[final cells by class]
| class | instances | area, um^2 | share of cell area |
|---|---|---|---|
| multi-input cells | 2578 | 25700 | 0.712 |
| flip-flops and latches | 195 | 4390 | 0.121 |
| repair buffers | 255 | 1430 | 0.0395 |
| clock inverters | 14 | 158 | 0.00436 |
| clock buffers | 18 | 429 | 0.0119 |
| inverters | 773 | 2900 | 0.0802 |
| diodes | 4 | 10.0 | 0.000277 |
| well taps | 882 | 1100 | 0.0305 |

· · · · ·

▶ **Assigned task**: Could you please reproduce each record exactly, leaving nothing out?

▶ **Task result**:
[final cells by class]
| class | instances | area, um^2 | share of cell area |
|---|---|---|---|
| multi-input cells | 2578 | 25700 | 0.712 |
| flip-flops and latches | 195 | 4390 | 0.121 |
| repair buffers | 255 | 1430 | 0.0395 |
| clock inverters | 14 | 158 | 0.00436 |
| clock buffers | 18 | 429 | 0.0119 |
| inverters | 773 | 2900 | 0.0802 |
| diodes | 4 | 10.0 | 0.000277 |
| well taps | 882 | 1100 | 0.0305 |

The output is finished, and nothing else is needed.